Identified as CVE-2013-2028, the vulnerability is a stack-based buffer overflow and was first introduced in the Nginx 1.3.9 development version back in November 2012. The flaw is also present in the 1.4.0 stable version released last month.
The bug, which has been rated as highly critical by vulnerability management firm Secunia, was fixed in the new Nginx 1.4.1 stable version and Nginx 1.5.0 development version. The vulnerability can be exploited by malicious attackers by sending specially crafted HTTP chunks to an exposed Nginx server.
Successful exploitation can lead to arbitrary code execution and system compromise, Secunia said in its advisory.
Nginx is developed with performance and low memory usage in mind and can be used as an HTTP server, as a reverse proxy server and as a load balancer. This makes it appealing to websites that receive a considerable amount of traffic.

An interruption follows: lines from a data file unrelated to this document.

<file path="src/rtl/gmsf_pkg.sv">
package gmsf_pkg;

  localparam int unsigned IdxW     = 16;
  localparam int unsigned GapW     = 16;
  localparam int unsigned OqDepth  = 8;
  localparam int unsigned OqAw     = $clog2(OqDepth);
  localparam int unsigned OqCw     = $clog2(OqDepth + 1);
  localparam int unsigned MaxRes   = 3;

  typedef struct packed {
    logic sample_valid;
    logic series_last;
  } in_beat_t;

  typedef struct packed {
    logic [IdxW-1:0] row_index;
    logic            marginal_flag;
    logic            run_last;
  } out_beat_t;

  // Working copy of the pending-row queue and of the results built for one beat.
  typedef struct packed {
    logic [IdxW-1:0] idx0;
    logic [IdxW-1:0] idx1;
    logic            flg0;
    logic            flg1;
    logic [1:0]      cnt;
    logic [1:0]      n;
    out_beat_t [MaxRes-1:0] res;
  } work_t;

  function automatic work_t emit_one(work_t w, logic [IdxW-1:0] idx, logic flag);
    work_t r;
    r = w;
    if (r.n != 2'd3) begin
      r.res[r.n] = '{row_index: idx, marginal_flag: flag, run_last: 1'b0};
      r.n = r.n + 2'd1;
    end
    return r;
  endfunction

  function automatic work_t emit_front(work_t w);
    work_t r;
    r = w;
    if (r.cnt != 2'd0) begin
      r = emit_one(r, r.idx0, r.flg0);
      r.idx0 = r.idx1;
      r.flg0 = r.flg1;
      r.cnt = r.cnt - 2'd1;
    end
    return r;
  endfunction

  function automatic work_t emit_all(work_t w);
    work_t r;
    r = w;
    if (r.cnt != 2'd0) begin
      r = emit_one(r, r.idx0, r.flg0);
    end
    if (r.cnt == 2'd2) begin
      r = emit_one(r, r.idx1, r.flg1);
    end
    r.cnt = 2'd0;
    return r;
  endfunction

  function automatic work_t mark_newest(work_t w);
    work_t r;
    r = w;
    if (r.cnt == 2'd2) begin
      r.flg1 = 1'b1;
    end else if (r.cnt == 2'd1) begin
      r.flg0 = 1'b1;
    end
    return r;
  endfunction

endpackage

</file>
<file path="src/rtl/gap_marginal_sample_flagger_top.sv">
// Marginal sample flagger for a series of validity bits.
// Input channel: one beat per row (sample_valid, series_last) on in_valid/in_stall.
// Output channel: one beat per decided row (row_index, marginal_flag, run_last)
// on out_valid/out_stall. Every row yields exactly one output beat; run_last
// marks the last output beat caused by a given input beat.
// Configuration: cfg_we writes cfg_wdata into the gap window (reset value 3);
// write it only while the block is idle.
// Throughput: one input beat per cycle while in_stall is low. All decisions
// for a beat are made in the cycle it is accepted, and its zero to three
// results enter an 8-entry output queue; in_stall rises when fewer than
// three free entries remain, so the sustained rate is set by the output side
// draining one beat per cycle. An invalid row is queued when accepted. A
// valid row is held (at most two at a time) until a later row or the end
// of the series decides its flag, and then enters the output queue with that
// beat. Reset clears the series state, the held rows and the output queue
// and sets the gap window to 3. When the receiver stalls, out_data holds
// its beat and the queue fills until in_stall pushes back on the sender.
module gap_marginal_sample_flagger_top #(
  parameter int unsigned MAX_ROWS = 65536
) (
  input  logic                clk,
  input  logic                rst_n,
  input  logic                in_valid,
  output logic                in_stall,
  input  gmsf_pkg::in_beat_t  in_data,
  output logic                out_valid,
  input  logic                out_stall,
  output gmsf_pkg::out_beat_t out_data,
  input  logic                cfg_we,
  input  logic [15:0]         cfg_wdata
);
  import gmsf_pkg::*;

  localparam int unsigned CntW = $clog2(MAX_ROWS);

  logic [GapW-1:0] gap_r;
  logic [CntW-1:0] row_cnt_r, row_cnt_nxt;
  logic [GapW-1:0] run_r, run_nxt;
  logic [2:0]      hist_r, hist_nxt;
  logic [1:0]      seen_r, seen_nxt;
  logic [IdxW-1:0] pidx_r [2];
  logic [1:0]      pflg_r, pflg_nxt;
  logic [1:0]      pcnt_r;

  out_beat_t       oq_mem [OqDepth];
  logic [OqAw-1:0] oq_wr_r, oq_rd_r;
  logic [OqCw-1:0] oq_cnt_r;

  logic            in_acc;
  logic            out_acc;
  logic [31:0]     row_ext;
  logic [IdxW-1:0] cur_idx;
  logic            v, last, p1, p2, p3, long_run;
  logic [GapW-1:0] run_w;
  work_t           w;
  logic [1:0]      push_n;

  assign in_acc  = in_valid && !in_stall;
  assign out_acc = out_valid && !out_stall;
  assign row_ext = 32'(row_cnt_r);
  assign cur_idx = row_ext[IdxW-1:0];
  assign v       = in_data.sample_valid;
  assign last    = in_data.series_last;
  assign p1      = hist_r[0];
  assign p2      = hist_r[1];
  assign p3      = hist_r[2];

  always_comb begin
    w        = '0;
    w.idx0   = pidx_r[0];
    w.idx1   = pidx_r[1];
    w.flg0   = pflg_r[0];
    w.flg1   = pflg_r[1];
    w.cnt    = pcnt_r;
    run_w    = run_r;
    long_run = 1'b0;

    if (!v) begin
      if (p1) begin
        if (!p2) begin
          // A lone valid row just ended; it needs a row on its left.
          if (seen_r >= 2'd2) begin
            w = mark_newest(w);
            w = emit_all(w);
          end
        end else if (!p3) begin
          // A valid pair just ended.
          if (seen_r == 2'd3) begin
            if (w.cnt != 2'd0) w.flg0 = 1'b1;
            if (w.cnt == 2'd2) w.flg1 = 1'b1;
            w = emit_all(w);
          end else if (w.cnt == 2'd2) begin
            w = emit_front(w);
          end
        end
        run_w = GapW'(1);
      end else if (run_w != '1) begin
        run_w = run_w + GapW'(1);
      end
      w = emit_one(w, cur_idx, 1'b0);
      long_run = run_w >= gap_r;
      if (w.cnt != 2'd0 && long_run) begin
        w = mark_newest(w);
        w = emit_all(w);
      end
    end else begin
      if (!p1) begin
        if (w.cnt != 2'd0) begin
          if (run_w >= gap_r) w = mark_newest(w);
          w = emit_all(w);
        end
      end else begin
        if (gap_r == '0) w = mark_newest(w);
        if (p2) w = emit_all(w);
      end
      if (w.cnt == 2'd2) w = emit_front(w);
      if (w.cnt == 2'd0) begin
        w.idx0 = cur_idx;
        w.flg0 = 1'b0;
      end else begin
        w.idx1 = cur_idx;
        w.flg1 = 1'b0;
      end
      w.cnt = w.cnt + 2'd1;
      run_w = '0;
    end

    if (last) begin
      if (w.cnt != 2'd0 && run_w >= gap_r) w = mark_newest(w);
      w = emit_all(w);
    end

    if (w.n != 2'd0) begin
      w.res[w.n - 2'd1].run_last = 1'b1;
    end
  end

  assign push_n = in_acc ? w.n : 2'd0;

  always_comb begin
    hist_nxt    = {hist_r[1:0], v};
    seen_nxt    = (seen_r == 2'd3) ? seen_r : seen_r + 2'd1;
    run_nxt     = run_w;
    pflg_nxt    = {w.flg1, w.flg0};
    row_cnt_nxt = (row_ext == 32'(MAX_ROWS - 1)) ? '0 : row_cnt_r + CntW'(1);
    if (last) begin
      hist_nxt    = '0;
      seen_nxt    = '0;
      run_nxt     = '0;
      pflg_nxt    = '0;
      row_cnt_nxt = '0;
    end
  end

  always_ff @(posedge clk) begin
    if (!rst_n) begin
      gap_r     <= GapW'(3);
      row_cnt_r <= '0;
      run_r     <= '0;
      hist_r    <= '0;
      seen_r    <= '0;
      pflg_r    <= '0;
      pcnt_r    <= '0;
    end else begin
      if (cfg_we) begin
        gap_r <= cfg_wdata;
      end
      if (in_acc) begin
        row_cnt_r <= row_cnt_nxt;
        run_r     <= run_nxt;
        hist_r    <= hist_nxt;
        seen_r    <= seen_nxt;
        pflg_r    <= pflg_nxt;
        pcnt_r    <= last ? 2'd0 : w.cnt;
      end
    end
  end

  always_ff @(posedge clk) begin
    if (in_acc) begin
      pidx_r[0] <= w.idx0;
      pidx_r[1] <= w.idx1;
    end
  end

  // Output queue: up to three writes per beat; one read per unstalled cycle.
  always_ff @(posedge clk) begin
    for (int k = 0; k < MaxRes; k++) begin
      if (2'(k) < push_n) begin
        oq_mem[oq_wr_r + OqAw'(k)] <= w.res[k];
      end
    end
  end

  always_ff @(posedge clk) begin
    if (!rst_n) begin
      oq_wr_r  <= '0;
      oq_rd_r  <= '0;
      oq_cnt_r <= '0;
    end else begin
      oq_wr_r  <= oq_wr_r + OqAw'(push_n);
      if (out_acc) begin
        oq_rd_r <= oq_rd_r + OqAw'(1);
      end
      oq_cnt_r <= oq_cnt_r + OqCw'(push_n) - OqCw'(out_acc);
    end
  end

  assign in_stall  = oq_cnt_r > OqCw'(OqDepth - MaxRes);
  assign out_valid = oq_cnt_r != '0;
  assign out_data  = oq_mem[oq_rd_r];

`ifndef SYNTH
  a_oq_no_overflow: assert property (@(posedge clk) disable iff (!rst_n)
    oq_cnt_r <= OqCw'(OqDepth))
    else $error("output queue count exceeds its depth");

  a_row_answered: assert property (@(posedge clk) disable iff (!rst_n)
    in_acc && (!in_data.sample_valid || in_data.series_last) |-> w.n != 2'd0)
    else $error("invalid or final input beat produced no result");

  a_pending_bound: assert property (@(posedge clk) disable iff (!rst_n)
    pcnt_r != 2'd3)
    else $error("more than two rows held");

  a_series_end_flush: assert property (@(posedge clk) disable iff (!rst_n)
    in_acc && in_data.series_last |=> pcnt_r == 2'd0 && row_cnt_r == '0)
    else $error("series end did not flush held rows");

  a_valid_row_held: assert property (@(posedge clk) disable iff (!rst_n)
    in_acc && in_data.sample_valid && !in_data.series_last |=> pcnt_r != 2'd0)
    else $error("valid row was not held");
`endif

endmodule

</file>
<file path="config.mk">
export PLATFORM = sky130hd
export DESIGN_NAME = gap_marginal_sample_flagger_top
export DESIGN_NICKNAME = d
export VERILOG_FILES = /design/src/rtl/gmsf_pkg.sv /design/src/rtl/gap_marginal_sample_flagger_top.sv
export SDC_FILE = /design/constraint.sdc
export NUM_CORES = 1
export LEC_CHECK = 0
export BUFFER_PORTS_ARGS = -buffer_cell sky130_fd_sc_hd__buf_2
export CAP_MARGIN = 20
export CORE_MARGIN = 1
export CORE_UTILIZATION = 29
export CTS_CLUSTER_SIZE = 12
export DETAILED_ROUTE_END_ITERATION = 8
export PLACE_DENSITY_LB_ADDON = 0.15
export SLEW_MARGIN = 20
export SYNTH_ARGS = -nofsm -noshare
export SYNTH_HDL_FRONTEND = slang
export SYNTH_SLANG_ARGS = --single-unit
export TNS_END_PERCENT = 10
</file>
<file path="constraint.sdc">
create_clock -name clk -period 8.1 [get_ports clk]
set_clock_uncertainty 0.05 [all_clocks]
set_input_delay 1.62 -clock clk [delete_from_list [all_inputs] [get_ports clk]]
set_output_delay 1.62 -clock clk [all_outputs]
set_load 0.005 [all_outputs]
</file>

Nginx is the third most widely used Web server software on the Internet after Apache and Microsoft IIS with a market share of over 15 percent, according to a recent Web server survey by Internet services firm Netcraft.
The software’s growing popularity has, however, also attracted the attention of cybercriminals. On Tuesday, researchers from security vendor ESET reported the discovery of a sophisticated backdoor program designed specifically for Nginx servers. The existence of this malicious program is evidence that cybercriminals are no longer only targeting the most popular software.